I believe it is time for Hawaii to make medical aid in dying an end-of-life care option for terminally ill, mentally capable adults with six months or less to live, to peacefully end unbearable suffering. The state House is expected to vote on whether to approve legislation authorizing this end-of-life care option, as soon as Tuesday.
As indicated by a local poll in December 2016, an 80 percent supermajority of Hawaii voters also supports this option. Importantly, these results were consistent across all demographics including island of residence, ethnicity, age, economic status and religion.
Regarding religion, my involvement in Hawaii’s interfaith community over the last 20 years shows evidence of strong support from Christian, Jewish and Buddhist congregations. While I’m continually learning about the teachings of other faith traditions, I’m convinced that most of the opposition from Christians is from a small but vocal percentage of them: the leadership of the Catholic, Mormon and Evangelical churches. The general membership of these churches is largely supportive.
In 2004, while I was president of The Interfaith Alliance Hawaii, we established the following position statement: “We respect the right of competent adults to make their own decisions concerning end of life choices according to their own beliefs and values.”
I do not believe it is up to me, or any other religious leader, to dictate how this final, intimate decision between a dying person and his or her God should be made. Instead, we must support and accept such decisions, even if they do not represent the course we ourselves might take. This legislation is the embodiment of freedom, autonomy and mutual respect that we all cherish. It is why we hope our legislators will enact it into law.
After hearing the opposition use the pejorative, scary misnomer “assisted suicide” at last week’s hearing on House Bill 2739, I feel the need to make an important correction. Legally, medically and factually, medical aid in dying is not suicide. Suicide involves people who are so severely depressed that they no longer want to live. Medical aid in dying involves people who want to live. But they can’t. They have a terminal illness; it is their disease that is killing them. This bill does not advocate for the indiscriminate, premature taking of one’s own life. Quite the contrary, it acknowledges that, in carefully defined circumstances when death is certain and suffering is intolerable, a terminally ill adult can opt for a peaceful death through the aid of medication prescribed by their doctor.

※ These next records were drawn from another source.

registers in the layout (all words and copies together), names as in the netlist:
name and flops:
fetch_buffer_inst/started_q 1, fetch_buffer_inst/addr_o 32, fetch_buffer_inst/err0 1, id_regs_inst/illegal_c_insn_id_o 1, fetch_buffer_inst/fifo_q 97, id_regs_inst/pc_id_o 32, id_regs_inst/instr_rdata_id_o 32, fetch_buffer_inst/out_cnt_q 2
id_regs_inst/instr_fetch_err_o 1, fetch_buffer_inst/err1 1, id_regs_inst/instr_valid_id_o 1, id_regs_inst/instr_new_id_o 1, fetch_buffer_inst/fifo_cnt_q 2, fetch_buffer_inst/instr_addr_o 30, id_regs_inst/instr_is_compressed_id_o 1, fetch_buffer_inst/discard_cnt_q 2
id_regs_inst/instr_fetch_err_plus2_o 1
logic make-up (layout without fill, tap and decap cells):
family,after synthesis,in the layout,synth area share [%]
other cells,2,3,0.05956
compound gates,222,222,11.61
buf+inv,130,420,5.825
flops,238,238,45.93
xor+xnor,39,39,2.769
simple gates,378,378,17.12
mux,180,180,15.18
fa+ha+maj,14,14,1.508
File: src/include/eeprom_ctrl_macros.svh
`ifndef EEPROM_CTRL_MACROS_SVH
`define EEPROM_CTRL_MACROS_SVH

`define EE_ADDR_W       11
`define EE_DATA_W       8
`define EE_DEV_CODE     4'b1010

// clk cycles per scl quarter
`define EE_SCL_DIV      2

`define EE_REG_CMD      4'h0
`define EE_REG_STATUS   4'h4
`define EE_REG_RDATA    4'h8

`endif
File: src/logic/eeprom_pkg.sv
package eeprom_pkg;

    typedef enum logic {
        EE_OP_WRITE = 1'b0,
        EE_OP_READ  = 1'b1
    } ee_op_t;

    typedef enum logic [3:0] {
        IDLE,
        START,
        SEND_BYTE,
        GET_ACK,
        RESTART,
        RECV_BYTE,
        SEND_NACK,
        STOP,
        DONE
    } ee_bus_state_t;

    typedef enum logic [1:0] {
        RESP_OKAY   = 2'b00,
        RESP_SLVERR = 2'b10,
        RESP_DECERR = 2'b11
    } axi_resp_t;

endpackage

File: src/logic/eeprom_ctrl_top.sv
`timescale 1ns/100ps
`include "eeprom_ctrl_macros.svh"

module eeprom_ctrl_top
    import eeprom_pkg::*;
(
    input  logic        CLK,
    input  logic        RESET,
    input  logic [3:0]  awaddr,
    input  logic        awvalid,
    output logic        awready,
    input  logic [31:0] wdata_axi,
    input  logic [3:0]  wstrb,
    input  logic        wvalid,
    output logic        wready,
    output logic [1:0]  bresp,
    output logic        bvalid,
    input  logic        bready,
    input  logic [3:0]  araddr,
    input  logic        arvalid,
    output logic        arready,
    output logic [31:0] rdata_axi,
    output logic [1:0]  rresp,
    output logic        rvalid,
    input  logic        rready,
    output logic        scl,
    output logic        sda_oe,
    input  logic        sda_i
);

    // command and completion between register block and bus master
    logic                  start;
    ee_op_t                op;
    logic [`EE_ADDR_W-1:0] addr;
    logic [`EE_DATA_W-1:0] wdata;
    logic                  busy;
    logic                  done;
    logic                  nack;
    logic [`EE_DATA_W-1:0] rdata;

    eeprom_axil_regs i_regs (.*);

    eeprom_serial_master i_master (.*);

endmodule

File: src/logic/eeprom_serial_master.sv
`timescale 1ns/100ps
`include "eeprom_ctrl_macros.svh"

module eeprom_serial_master
    import eeprom_pkg::*;
(
    input  logic                  CLK,
    input  logic                  RESET,
    input  logic                  start,
    input  ee_op_t                op,
    input  logic [`EE_ADDR_W-1:0] addr,
    input  logic [`EE_DATA_W-1:0] wdata,
    output logic                  busy,
    output logic                  done,
    output logic                  nack,
    output logic [`EE_DATA_W-1:0] rdata,
    output logic                  scl,
    output logic                  sda_oe,
    input  logic                  sda_i
);

    localparam int DIV_W = $clog2(`EE_SCL_DIV + 1);

    ee_bus_state_t         state;
    logic [DIV_W-1:0]      div_cnt;
    logic [1:0]            quarter;
    logic                  tick;
    logic [`EE_DATA_W-1:0] shreg;
    logic [2:0]            bit_cnt;
    logic [1:0]            byte_idx;   // 0 ctrl, 1 addr low, 2 data or read ctrl
    logic                  ack_n;
    ee_op_t                op_q;
    logic [`EE_ADDR_W-1:0] addr_q;
    logic [`EE_DATA_W-1:0] wdata_q;

    assign tick = (div_cnt == DIV_W'(`EE_SCL_DIV - 1));
    assign busy = (state != IDLE);
    assign done = (state == DONE);

    // quarter 0 low, 1 and 2 high, 3 low
    always_ff @(posedge CLK)
    begin
        if (RESET || state == IDLE)
        begin
            div_cnt <= '0;
            quarter <= 2'd1;   // transfer opens with scl already high
        end
        else if (tick)
        begin
            div_cnt <= '0;
            quarter <= quarter + 2'd1;
        end
        else
            div_cnt <= div_cnt + 1'b1;
    end

    always_ff @(posedge CLK)
    begin
        if (RESET)
        begin
            state    <= IDLE;
            scl      <= 1'b1;
            sda_oe   <= 1'b0;
            nack     <= 1'b0;
            rdata    <= '0;
            bit_cnt  <= '0;
            byte_idx <= '0;
        end
        else if (state == IDLE)
        begin
            if (start)
            begin
                op_q     <= op;
                addr_q   <= addr;
                wdata_q  <= wdata;
                shreg    <= {`EE_DEV_CODE, addr[`EE_ADDR_W-1:8], 1'b0};
                bit_cnt  <= '0;
                byte_idx <= '0;
                nack     <= 1'b0;
                state    <= START;
            end
        end
        else if (state == DONE)
            state <= IDLE;
        else if (tick)
        begin
            case (quarter)
                2'd3:   // entering quarter 0, data changes
                begin
                    case (state)
                        SEND_BYTE: sda_oe <= ~shreg[`EE_DATA_W-1];
                        STOP:      sda_oe <= 1'b1;
                        default:   sda_oe <= 1'b0;   // ack slots and read bits
                    endcase
                end
                2'd0:
                    scl <= 1'b1;
                2'd1:   // scl high, sample or make start/stop
                begin
                    case (state)
                        START, RESTART: sda_oe <= 1'b1;
                        STOP:           sda_oe <= 1'b0;
                        GET_ACK:        ack_n  <= sda_i;
                        RECV_BYTE:      shreg  <= {shreg[`EE_DATA_W-2:0], sda_i};
                        default:        ;
                    endcase
                end
                default:
                begin
                    if (state != STOP)
                        scl <= 1'b0;   // bus left released after stop
                    case (state)
                        START:
                            state <= SEND_BYTE;
                        SEND_BYTE:
                        begin
                            shreg   <= shreg << 1;
                            bit_cnt <= bit_cnt + 3'd1;
                            if (bit_cnt == 3'd7)
                                state <= GET_ACK;
                        end
                        GET_ACK:
                        begin
                            if (ack_n)
                            begin
                                nack  <= 1'b1;   // abort
                                state <= STOP;
                            end
                            else if (byte_idx == 2'd0)
                            begin
                                shreg    <= addr_q[7:0];
                                byte_idx <= 2'd1;
                                state    <= SEND_BYTE;
                            end
                            else if (byte_idx == 2'd1 && op_q == EE_OP_READ)
                                state <= RESTART;
                            else if (byte_idx == 2'd1)
                            begin
                                shreg    <= wdata_q;
                                byte_idx <= 2'd2;
                                state    <= SEND_BYTE;
                            end
                            else if (op_q == EE_OP_READ)
                                state <= RECV_BYTE;
                            else
                                state <= STOP;
                        end
                        RESTART:
                        begin
                            shreg    <= {`EE_DEV_CODE, addr_q[`EE_ADDR_W-1:8], 1'b1};
                            byte_idx <= 2'd2;
                            state    <= SEND_BYTE;
                        end
                        RECV_BYTE:
                        begin
                            bit_cnt <= bit_cnt + 3'd1;
                            if (bit_cnt == 3'd7)
                            begin
                                rdata <= shreg;
                                state <= SEND_NACK;
                            end
                        end
                        SEND_NACK:
                            state <= STOP;
                        STOP:
                            state <= DONE;
                        default:
                            state <= IDLE;
                    endcase
                end
            endcase
        end
    end

    a_sda_stable: assert property (@(posedge CLK) disable iff (RESET)
        scl && !(state inside {START, RESTART, STOP}) |-> $stable(sda_oe));

    a_done_pulse: assert property (@(posedge CLK) disable iff (RESET)
        done |=> !done);

endmodule

File: src/logic/eeprom_axil_regs.sv
`timescale 1ns/100ps
`include "eeprom_ctrl_macros.svh"

module eeprom_axil_regs
    import eeprom_pkg::*;
(
    input  logic                  CLK,
    input  logic                  RESET,
    input  logic [3:0]            awaddr,
    input  logic                  awvalid,
    output logic                  awready,
    input  logic [31:0]           wdata_axi,
    input  logic [3:0]            wstrb,
    input  logic                  wvalid,
    output logic                  wready,
    output axi_resp_t             bresp,
    output logic                  bvalid,
    input  logic                  bready,
    input  logic [3:0]            araddr,
    input  logic                  arvalid,
    output logic                  arready,
    output logic [31:0]           rdata_axi,
    output axi_resp_t             rresp,
    output logic                  rvalid,
    input  logic                  rready,
    output logic                  start,
    output ee_op_t                op,
    output logic [`EE_ADDR_W-1:0] addr,
    output logic [`EE_DATA_W-1:0] wdata,
    input  logic                  busy,
    input  logic                  done,
    input  logic                  nack,
    input  logic [`EE_DATA_W-1:0] rdata
);

    localparam logic [31:0] CMD_MASK = 32'h8007_FFFF;   // op, addr, data fields

    logic [31:0]           cmd_q;
    logic [31:0]           cmd_merged;
    logic                  nack_q;
    logic [`EE_DATA_W-1:0] rdata_q;
    logic                  wr_fire;
    logic                  rd_fire;
    logic [3:0]            wr_off;
    logic [3:0]            rd_off;
    logic                  cmd_busy;
    logic                  cmd_ok;

    assign wready   = awready;
    assign wr_fire  = awready && awvalid && wvalid;
    assign rd_fire  = arready && arvalid;
    assign wr_off   = {awaddr[3:2], 2'b00};
    assign rd_off   = {araddr[3:2], 2'b00};
    assign cmd_busy = busy || start;   // launch still in flight counts too
    assign cmd_ok   = wr_fire && (wr_off == `EE_REG_CMD) && !cmd_busy;

    assign op    = ee_op_t'(cmd_q[31]);
    assign addr  = cmd_q[8 +: `EE_ADDR_W];
    assign wdata = cmd_q[`EE_DATA_W-1:0];

    always_comb
    begin
        for (int i = 0; i < 4; i++)
            cmd_merged[8*i +: 8] = wstrb[i] ? wdata_axi[8*i +: 8] : cmd_q[8*i +: 8];
    end

    // single-beat handshakes, one outstanding response per channel
    always_ff @(posedge CLK)
    begin
        if (RESET)
        begin
            awready <= 1'b0;
            bvalid  <= 1'b0;
            arready <= 1'b0;
            rvalid  <= 1'b0;
        end
        else
        begin
            awready <= awvalid && wvalid && !bvalid && !awready;
            if (wr_fire)
                bvalid <= 1'b1;
            else if (bready)
                bvalid <= 1'b0;
            arready <= arvalid && !rvalid && !arready;
            if (rd_fire)
                rvalid <= 1'b1;
            else if (rready)
                rvalid <= 1'b0;
        end
    end

    always_ff @(posedge CLK)
    begin
        if (wr_fire)
        begin
            case (wr_off)
                `EE_REG_CMD:                   bresp <= cmd_busy ? RESP_SLVERR : RESP_OKAY;
                `EE_REG_STATUS, `EE_REG_RDATA: bresp <= RESP_SLVERR;   // read only
                default:                       bresp <= RESP_DECERR;
            endcase
        end
        if (rd_fire)
        begin
            rresp <= RESP_OKAY;
            case (rd_off)
                `EE_REG_CMD:    rdata_axi <= cmd_q;
                `EE_REG_STATUS: rdata_axi <= {30'b0, nack_q, cmd_busy};
                `EE_REG_RDATA:  rdata_axi <= {{(32-`EE_DATA_W){1'b0}}, rdata_q};
                default:
                begin
                    rdata_axi <= '0;
                    rresp     <= RESP_DECERR;
                end
            endcase
        end
    end

    always_ff @(posedge CLK)
    begin
        if (RESET)
        begin
            start   <= 1'b0;
            cmd_q   <= '0;
            nack_q  <= 1'b0;
            rdata_q <= '0;
        end
        else
        begin
            start <= cmd_ok;
            if (cmd_ok)
                cmd_q <= cmd_merged & CMD_MASK;
            if (cmd_ok)
                nack_q <= 1'b0;
            else if (done && nack)
                nack_q <= 1'b1;   // sticky until next command
            if (done && op == EE_OP_READ && !nack)
                rdata_q <= rdata;
        end
    end

    a_start_idle: assert property (@(posedge CLK) disable iff (RESET)
        start |-> !busy);

    a_bvalid_hold: assert property (@(posedge CLK) disable iff (RESET)
        bvalid && !bready |=> bvalid);

endmodule

File: config.mk
export PLATFORM = sky130hd
export DESIGN_NAME = eeprom_ctrl_top
export DESIGN_NICKNAME = d
export VERILOG_FILES = /design/src/logic/eeprom_pkg.sv /design/src/logic/eeprom_ctrl_top.sv /design/src/logic/eeprom_serial_master.sv /design/src/logic/eeprom_axil_regs.sv
export VERILOG_INCLUDE_DIRS = /design/src /design/src/include
export SDC_FILE = /design/constraint.sdc
export NUM_CORES = 1
export LEC_CHECK = 0
export ABC_CLOCK_PERIOD_IN_PS = 2700
export BUFFER_PORTS_ARGS = -buffer_cell sky130_fd_sc_hd__buf_2
export CORE_MARGIN = 2
export CORE_UTILIZATION = 35
export DETAILED_ROUTE_END_ITERATION = 7
export GPL_TIMING_DRIVEN = 0
export PLACE_DENSITY = 0.57
export SYNTH_ARGS = -nofsm -noshare
export SYNTH_HDL_FRONTEND = slang
export SYNTH_SLANG_ARGS = --single-unit
export TNS_END_PERCENT = 30
File: constraint.sdc
create_clock -name CLK -period 2.7 [get_ports CLK]
set_clock_uncertainty 0.05 [all_clocks]
set_input_delay 0.81 -clock CLK [delete_from_list [all_inputs] [get_ports CLK]]
set_output_delay 0.81 -clock CLK [all_outputs]
set_load 0.05 [all_outputs]
Yosys cells after proc, flatten, opt, wreduce, memory -nomap -nowiden:

Index checks and enable logic that the tools add are counted.
W data, S select, Z words.

* output and inout bits: 43
* bits of input ports: 52
* bits in registers: 123

* reduce and logical (&&, ||, !) cells: 62
* bitwise gates (word level): 6
* $add $sub $neg: 3
* muxes and demuxes: 60
* eq/ne operators: 33

Operators with widths (count)
* $pmux W32 S3: 1
* $mux W8: 9
* $mux W4: 11
* $mux W2: 12
* $pmux W4 S6: 1
* $pmux W8 S3: 1
* $reduce_and A5 Y1: 4
* $mux W3: 6
* $reduce_and A6 Y1: 3
* $eq A4 B3 Y1 const B: 4
* $pmux W8 S2: 1
* $reduce_bool A2 Y1: 8
* $logic_and A1 B1 Y1: 14
* $reduce_or A2 Y1: 7
* $logic_not A4 Y1: 3
* $mux W1: 12
* $ne A4 B2 Y1 const B: 3
* $eq A2 B1 Y1 const B: 5
* $reduce_and A10 Y1: 1
* $eq A4 B2 Y1 const B: 2
* $pmux W1 S2: 4
* $pmux W2 S2: 2
* $reduce_and A2 Y1: 4
* $reduce_and A8 Y1: 1
* 24 further kinds: 45

Logic depth before layout (Yosys ltp):

* depth after elaboration: 10
* depth in mapped cells: 8

Modules after synthesis:

Synthesis repeated with hierarchy kept, for this count alone.

* cell total of the unflattened synthesis: 467
* area, all modules: 5112.4 um2

By module, submodules not included
* eeprom_serial_master: area an instance 2576.2 um2, cells an instance 244, seq. area each 1351.3 um2, times used 1
* eeprom_axil_regs: area an instance 2536.2 um2, cells an instance 223, seq. area each 1371.3 um2, times used 1

Worst setup path before layout:

OpenSTA, ideal clock, no wires.

* kind: input to register
* start point: in RESET
* end point: reg i_master.addr_q[0] (enable)
* required time: 2253 ps
* data arrival time: 2282 ps
* setup time: 397 ps
* stages on the path: 4
* path slack: -29 ps
* path buffers: 3
* cells stage by stage: clkbuf_1 clkbuf_1 buf_1 nor2_1

* word-level cells in the longest chain between the ends: 2

RTL lines
* start, declared: RTL line eeprom_ctrl_top.sv:8 `input logic RESET,`
* $not A1 Y1 (no line)
* $reduce_and A3 Y1 (no line)
* end signal, assigned: RTL line eeprom_serial_master.sv:74 `addr_q <= addr;`
* end, declared: RTL line eeprom_serial_master.sv:33 `` logic [`EE_ADDR_W-1:0] addr_q; ``

No other way between the ends.
A chain may end at the register's enable or synchronous reset.

Final worst setup path:

* start point: in RESET
* end point: reg i_master.addr_q[10] (enable)

Same word-level chain as after synthesis.

==> results_dict.tcl <==
set metrics [dict create \
    syn2layout_area_growth_pct 19.10 \
    finalSetupViolations 0 \
    io_buffer_count 65 \
    period_share_pct 91.81 \
    post-place-ws_ns -0.4088 \
    synth.most_common_cell "nor2_1" \
    yosysWarningCount 0 \
    reg2reg_setup_slack_ns 0.29 \
    die_h_um 122.3 \
    rsz0062_at_grt "no" \
    synthCells 445 \
    crit_fanout 11 \
    rr_startpoint "i_master.state[2]" \
    place_hpwl_um 8252 \
    fmax_mhz 403.4 \
    final.fill_count 1351 \
    drtIter0Drc 219 \
    dieWidth_um 122.3 \
    final_nets 595 \
    grt_max_degree 23 \
    slew_headroom_pct 25.18 \
    ys_async_sr_fraction_pct 0 \
    critPathRequiredTime_ns 2.70 \
    synthTopCellsByArea "edfxtp_1 (32%), dfxtp_1 (24%), mux2i_1 (11%)" \
    irDropWorstVdd_mv 0.2635 \
    design.die.area_mm2 0.01495 \
    rows 43 \
    core_area_mm2 0.01377 \
    synth_top_area_share_pct 31.90 \
    io_pins 95 \
    cts_setup_buffers 0 \
    p_total_w 0.003681 \
    dr_total_vias 3497 \
    max_stage_delay_ns 0.67 \
    multi_input_area_mm2 0.001962 \
    regArea_mm2 0.002723 \
    grt_pass1_vias 3480 \
    drv_slew 0 \
    hold_path.class "reg2reg" \
    synth_area_per_cell_um2 11.00 \
    tightest_slew_ns 1.122 \
    cp_cell_sequence "clkbuf_1, clkbuf_1, buf_1, nor2_4" \
    r2r_cells 5 \
    synth-seq-area-share_pct 55.62 \
    synth_cell_types 61 \
    htree_levels 3 \
    fin_crit_ns 2.479 \
    grt-ovfl-total 0 \
    firstDrtPassIters 4 \
    status "finished clean" \
    fin_setup_tns_ns 0 \
    crit_path_end_kind "register" \
    syn_area_mm2 0.004895 \
    synth-main-ff-cell "dfxtp_1" \
    clock_sinks 110 \
    drcViolationCount 0 \
    placed_cell_area_mm2 0.005503 \
    grtUsageTotal_pct 15.79 \
    ys_seq_elements 110 \
    cp_common_cell "clkbuf_1" \
    wirelength_um 11370 \
    crit_arrival_ns 2.48 \
    critPathLaunchType "primary input" \
    synth_common_cells "nor2_1 (61), dfxtp_1 (58), mux2i_1 (53)" \
    diodes 0 \
    reg2reg_to "i_master.addr_q[10]" \
    grt_pass1_wl_um 17780 \
    via_per_inst 4.864 \
    wl_per_cell_um 15.81 \
    synth_top_area_cell "edfxtp_1" \
    initial_core_util_pct 35.54 \
    cellPowerDensity_mw_per_mm2 631.5 \
    clock-root-buffer "clkbuf_16" \
    fin_ws_ns 0.2211 \
    antenna_found_initial 0 \
    finalHoldViolCount 0 \
    stdcell_area_mm2 0.005829 \
    cts_buffers 9 \
    clk_latency_ns 0.35 \
    synth-edff-count 52 \
    slowest_stage "buf_1" \
    ant_nets 0 \
    crit_path_end "i_master.addr_q[10]" \
    path_class "in2reg" \
    gp_congestion 0.8349 \
    cap_violations 0 \
    cts_tree "done" \
    clk_pin_slew_ns 0.07 \
    crit_start "RESET" \
    leakagePower_nw 2.291 \
    drive_above_1_share_pct 20.96 \
    cts_buffer_depth 2 \
]
## critical path, delay by kind of cell
family,cells,cell delay [ns]
buffers and inverters,3,1.48
and+or+nand+nor,1,0.19
## layout by cell type, fill, tap and decap left out, types with 3 or more instances in the layout
cell,count
buf_2,69
nor2_1,60
dfxtp_1,58
mux2i_1,53
edfxtp_1,52
clkbuf_1,20
nand2_1,19
inv_1,15
and2_1,15
a21oi_1,15
buf_4,15
o21ai_0,12
conb_1,12
clkbuf_16,10
nor2b_1,9
ha_1,9
nor3_1,7
nor4_1,6
a21o_1,5
nand3_1,5
o21a_1,4
nor3b_1,3
a211oi_1,3
buf_1,3
## where the power goes
part	internal, W	total [W]	switching [W]
clock	0.000769	0.00136	0.000594
combinational	0.000165	0.000531	0.000366
sequential	0.00177	0.00179	0.0000164
## stage by stage
| stage | std cells | utilization, % | hold WS [ns] |
|---|---|---|---|
| floorplan | 456 | - | 0.3572 |
| global placement | 701 | 39.85 | 0.3653 |
| detailed placement | 702 | 39.95 | 0.3749 |
| CTS | 718 | 42.23 | 0.3851 |
| global route | 719 | 42.32 | 0.4062 |
| finish | 719 | 42.32 | 0.3827 |
## kinds of logic (layout without fill, tap and decap cells)
logic type,Yosys count,in the layout,share of synthesized area (%)
compound gates,62,62,8.564
xor+xnor,2,2,0.3579
fa+ha+maj,9,9,2.301
buf+inv,58,140,5.649
flops,110,110,55.62
mux,55,55,11.30
other cells,1,12,0.07661
simple gates,148,149,16.13
## state kept, by name, summed over array words and instances (netlist names), 4 cells and up
name              cells
i_regs.rdata_axi     20
i_master.addr_q      11
i_regs.cmd_q         20
i_master.state        4
i_master.shreg        8
i_regs.rdata_q        8
i_master.wdata_q      8
i_master.rdata        8
## worst min path at each step
stage / start / end / cells past startpoint
final: i_master.div_cnt[0] / i_master.div_cnt[0] / 1
after global routing: i_master.div_cnt[0] / i_master.div_cnt[0] / 1
after CTS: i_master.div_cnt[0] / i_master.div_cnt[0] / 1
after detailed placement: i_master.div_cnt[0] / i_master.div_cnt[0] / 1
after global placement: i_master.div_cnt[0] / i_master.div_cnt[0] / 1
after floorplan: i_master.div_cnt[0] / i_master.div_cnt[0] / 1
## metal layers
| metal | share of wire (%) | vias up | track usage, % |
|---|---|---|---|
| met5 | 0 | - | 0 |
| met2 | 49 | 60 | 25.62 |
| met1 | 46 | 1692 | 20.60 |
| met3 | 3.5 | 14 | 4.043 |
| li1 | - | 1731 | - |
| met4 | 1.6 | 0 | 5.172 |
## repair_timing
action | 4_1_cts | 5_1_grt
hold buffers | 0 | 0
pin swaps | 0 | 1
gates cloned | 0 | 1
endpoints found under the setup margin | 20 | 20
resized for setup | 1 | 3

HB 2739 is modeled after the medical aid-in-dying law that took effect 20 years ago in Oregon. In Hawaii, we have been debating this issue for even longer than that, and the facts based on 40 years of combined data from Oregon and five other states that have authorized medical aid in dying are now clear. We can no longer be swayed by opponents drumming up uncertainty and doubt, by those who keep repeating the same false, tired and disproved claims about abuse and coercion of vulnerable people and suggesting that our trusted doctors would be a party to it.
Medical aid-in-dying laws work as intended. They have resulted in relief for hundreds of terminally ill individuals and their loved ones. They have led to more meaningful end-of-life care discussions between terminally ill patients and their doctors and a greater utilization of hospice and palliative care services. Not a single case of abuse of these laws has been documented.
Yet, sadly, right here in the Aloha State, terminally ill people are still suffering needlessly because they do not have the option of medical aid in dying to peacefully end their suffering when no other palliative care option will provide relief. It’s time to pass medical aid in dying in Hawaii.
The Rev. John Heidel is an ordained minister of the United Church of Christ and a member of The Interfaith Alliance of Hawaii.